Dataset entries:
This is an optimization exercise on Yosys and OpenROAD, whose aim is small area, not a production implementation. The RTL was checked by simulation tests, not by an equivalence proof against the original design. Power figures rest on the tool's default switching activity, not on a simulated workload.

Design arm_multicycle_core, start of the top module:
module arm_multicycle_core #(
  parameter int          ADDR_W    = 32,
  parameter logic [31:0] RESET_PC  = 32'h0,
  parameter int          SHIFT_EN  = 1,
  parameter int          UNDEF_NOP = 0
) (
  input  logic              clk,
  input  logic              rst_n,
  output logic              o_instr_req,
  output logic [ADDR_W-1:0] o_instr_addr,
  input  logic              i_instr_valid,
  input  logic [31:0]       i_instr,
  output logic              o_mem_req,
  output logic              o_mem_we,
  output logic [ADDR_W-1:0] o_mem_addr,
  output logic [31:0]       o_mem_wdata,
  input  logic              i_mem_ack,
  input  logic [31:0]       i_mem_rdata,
  output logic [ADDR_W-1:0] o_pc,
  output logic [3:0]        o_flags,
  output logic              o_halted
);
  localparam logic [2:0] S_FETCH  = 3'd0;
  localparam logic [2:0] S_DECODE = 3'd1;
  localparam logic [2:0] S_EXEC   = 3'd2;
  localparam logic [2:0] S_MEM    = 3'd3;
  localparam logic [2:0] S_WB     = 3'd4;
  localparam logic [2:0] S_HALT   = 3'd5;
  logic [2:0]  r_state, w_next;
  logic [31:2] r_pc;
  logic [27:0] r_ir;        
  logic [3:0]  r_flags;
  logic [31:0] r_t;
  wire st_fetch  = (r_state == S_FETCH);
  ...
Settings: LEC_CHECK=0, CAP_MARGIN=0, CORE_MARGIN=2, CORE_UTILIZATION=55, PLACE_DENSITY=0.75, SLEW_MARGIN=0; clock period 10.0 ns.
standard.sh (not shown) runs the stock make flow with config.mk's settings and CLKGATE_MAP_FILE= SYNTH_SCRIPT=/design/flow/synth_recipe.tcl, a recipe that flattens the netlist after the stock synthesis.
==> flow/flow/run.sh <==
#!/bin/bash
# Own layout flow: the standard flow (standard.sh) with these changes
# that reduce cell area at the design's clock period and constraints:
#   1. synthesis is the standard synthesis script, except that
#      - ABC maps the combinational logic with an area-oriented script
#        (flow/area.abc) instead of ORFS's speed script,
#      - each module is synthesized separately (SYNTH_HIERARCHICAL 1; the
#        script flattens the result, as the standard synthesis does), and
#      - the register file's read multiplexer (module arm_mc_rdmux) and write
#        positions (arm_mc_wport) are mapped by hand to sky130 cells
#        (flow/rdmux_cells.v, flow/wport_cells.v, from gen/gen_cells.py).
#      Flip-flops are mapped exactly as in the standard synthesis (dfflibmap
#      runs before ABC), with the same names.
#   2. every input and output port still gets a buffer, but a
#      sky130_fd_sc_hd__buf_1 instead of ORFS's default choice.
set -euo pipefail
W=$PWD
F=$W/flow
O=$W/ownflow
mkdir -p "$O"

# ORFS synth.tcl with the ABC script swapped
sed 's#^  log_cmd abc {\*}\$abc_args$#  set abc_args [lreplace $abc_args 1 1 '"$F"'/area.abc]\n  log_cmd abc {*}$abc_args#' \
  "$FLOW_HOME/scripts/synth.tcl" > "$O/orfs_synth.tcl"
grep -q "$F/area.abc" "$O/orfs_synth.tcl"
# The standard flow's synthesis script, sourcing that copy
sed 's#\$::env(SCRIPTS_DIR)/synth.tcl#'"$O"'/orfs_synth.tcl#' "$W/synth_recipe.tcl" > "$O/synth_recipe_area.tcl"
grep -q "$O/orfs_synth.tcl" "$O/synth_recipe_area.tcl"

# replace the two hand-mapped modules right after the design is read
printf 'read_verilog -overwrite %s\nread_verilog -overwrite %s\nhierarchy -check -top %s\n' \
  "$F/rdmux_cells.v" "$F/wport_cells.v" "$FLOW_TOP" > "$O/canon.tcl"

bash "$W/standard.sh" "SYNTH_SCRIPT=$O/synth_recipe_area.tcl" "SYNTH_CANONICALIZE_TCL=$O/canon.tcl" SYNTH_HIERARCHICAL=1 SYNTH_MINIMUM_KEEP_SIZE=0 synth > "$W/synth.log" 2>&1
bash "$W/standard.sh" "SYNTH_SCRIPT=$O/synth_recipe_area.tcl" "SYNTH_CANONICALIZE_TCL=$O/canon.tcl" SYNTH_HIERARCHICAL=1 SYNTH_MINIMUM_KEEP_SIZE=0 \
  "BUFFER_PORTS_ARGS=-buffer_cell sky130_fd_sc_hd__buf_1" \
  "CTS_ARGS=-sink_clustering_enable -repair_clock_nets -sink_clustering_size 16 -sink_clustering_max_diameter 80 -buf_list sky130_fd_sc_hd__clkbuf_8 -dont_use_dummy_load" \
  finish > "$W/layout.log" 2>&1
test -s "$W/out/final.def"
Other scripts of this flow, unchanged in this note and not shown: flow/flow/area.abc, flow/flow/rdmux_cells.v, flow/flow/wport_cells.v
Rerun with:
--- a/flow/design.v
+++ b/flow/design.v
@@ -23,34 +23,36 @@
 module arm_mc_ringrf (
   input  logic        clk,
   input  logic        rst_n,
   input  logic [3:0]  i_nidx,      
   input  logic        i_rdat,      
   input  logic        i_rimm,      
+  input  logic [3:0]  i_bidx,      
   input  logic        i_bchk,      
   input  logic [31:0] i_pc8,
   input  logic [31:0] i_rdata,
   input  logic [31:0] i_imm,
   input  logic        i_wnew,      
+  input  logic [3:0]  i_widx,
   input  logic [31:0] i_wdata,     
   output logic [31:0] o_rp,
   output logic        o_byp        
 );
   logic [31:0] r_ring [0:14];
   logic [1:0]  r_clr;       
   logic [3:0]  r_rot;
   logic        r_pend;
-  logic [3:0]  r_ppos;      
+  logic [3:0]  r_pidx;
   logic [3:0]  r_rpos;      
   function automatic logic [3:0] f_mod15(input logic [3:0] a, input logic [3:0] b, input logic ci);
     logic [4:0] s;
     s = {1'b0, a} + {1'b0, b} + {4'd0, ci};
     if (s >= 5'd15) s = s - 5'd15;
     f_mod15 = s[3:0];
   endfunction
-  assign       o_byp  = i_bchk & r_pend & (r_ppos == r_rpos) & ~i_rimm;
+  assign       o_byp  = i_bchk & r_pend & (r_pidx == i_bidx) & ~i_rimm;
   wire         w_oth  = i_rdat | i_rimm;
   wire         w_r15  = (r_rpos == 4'd15) & ~w_oth;
   wire         w_clr  = (r_clr != 2'd3);
   wire [2:0]   w_cln  = {~w_clr, ~w_clr | r_clr[1], ~w_clr | (r_clr != 2'd0)};
   logic [14:0]  w_sel;
   logic [575:0] w_src;
@@ -63,14 +65,14 @@
     w_src[32*16 +: 32] = i_rdata;
     w_src[32*17 +: 32] = i_imm;
   end
   arm_mc_rdmux u_rd (
     .i_sel({i_rimm, i_rdat, w_r15, w_sel}), .i_d(w_src), .o_y(o_rp)
   );
-  wire [3:0]  w_cpos = r_pend ? r_ppos : r_rpos;
-  wire [3:0]  w_wpos = (w_cpos == 4'd14) ? 4'd0 : w_cpos + 4'd1;
+  wire [3:0]  w_widx = r_pend ? r_pidx : i_widx;
+  wire [3:0]  w_wpos = f_mod15(w_widx, r_rot, 1'b1);
   wire        w_wact = r_pend | i_wnew;
   logic [4:0]  w_we;
   always_comb
     for (int j = 0; j < 5; j++) w_we[j] = w_wact & (w_wpos == 4'(3*j));
   wire  [4:0]  w_keep = ~(w_we | {5{w_clr}});
   logic [159:0] w_wp;
@@ -89,13 +91,13 @@
       if (w_clr) r_clr <= r_clr + 2'd1;
     end
   end
   always_ff @(posedge clk) begin
     r_rot  <= (r_rot >= 4'd14) ? 4'd0 : r_rot + 4'd1;
     r_rpos <= (i_nidx == 4'd15) ? 4'd15 : f_mod15(i_nidx, r_rot, 1'b1);
-    r_ppos <= w_wpos;
+    r_pidx <= i_widx;
     for (int p = 0; p < 15; p++)
       r_ring[p] <= ((p % 3) == 0) ? w_wp[32*(p/3) +: 32] : r_ring[(p + 14) % 15];
   end
 endmodule
 module arm_mc_shift (
   input  logic [31:0] i_x,
@@ -262,15 +264,15 @@
     if (st_fetch)       w_nidx = i_instr[3:0];
     else if (st_decode) w_nidx = w_br ? 4'd15 : w_rn;
     else                w_nidx = w_rd;
   end
   arm_mc_ringrf u_rf (
     .clk(clk), .rst_n(rst_n),
-    .i_nidx(w_nidx), .i_rdat(st_mem & w_s), .i_rimm(w_rimm), .i_bchk(st_decode),
+    .i_nidx(w_nidx), .i_rdat(st_mem & w_s), .i_rimm(w_rimm), .i_bidx(w_rm), .i_bchk(st_decode),
     .i_pc8(w_pc8), .i_rdata(i_mem_rdata), .i_imm(w_imm),
-    .i_wnew(st_wb & (w_rd != 4'd15)), .i_wdata(r_t),
+    .i_wnew(st_wb & (w_rd != 4'd15)), .i_widx(w_rd), .i_wdata(r_t),
     .o_rp(w_rp), .o_byp(w_byp)
   );
   wire w_n = r_flags[3], w_z = r_flags[2], w_c = r_flags[1], w_v = r_flags[0];
   logic w_cond_pass, r_cpass;
   always_comb begin
     case (w_cond)
Hold slack degrades by 11 ps.
Final area goes up slightly.
Sequential power goes down by a few percent.
Worst setup slack improves by 140 ps.
First-iteration DRC count goes down by a few percent.

separate check: timing with driven ports:
In the flow no input, the clock included, has a driving cell. The finished layouts below were timed again as built, in two steps.
Step 1 (the two cells are an assumption about what drives the block):
set clk [get_ports {clk}]
set_driving_cell -lib_cell sky130_fd_sc_hd__clkbuf_16 $clk
set_driving_cell -lib_cell sky130_fd_sc_hd__buf_2 [delete_from_list [all_inputs] $clk]
Step 2 times the ports against the registers' clock, not the clock port: input delays grow and output delays shrink by t, the midpoint of the rising clock arrivals with the driver on.
Three values: ideal ports, drivers, drivers and shift; two values: the first two.
run | t, ns | slack for setup (ns) | hold slack, ns
the first run | 0.692 | 0.544 / 0.544 / 0.544 | 0.285 / 0.285 / 0.285
the second run | 0.682 | 0.682 / 0.682 / 0.682 | 0.275 / 0.275 / 0.275
After both steps setup and hold are still met in every run listed.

▶ [THE PROBLEM] Please return a copy of each line in the entries that has the string "instead".

▶ [EXERCISE SOLUTION]
#        (flow/area.abc) instead of ORFS's speed script,
#      sky130_fd_sc_hd__buf_1 instead of ORFS's default choice.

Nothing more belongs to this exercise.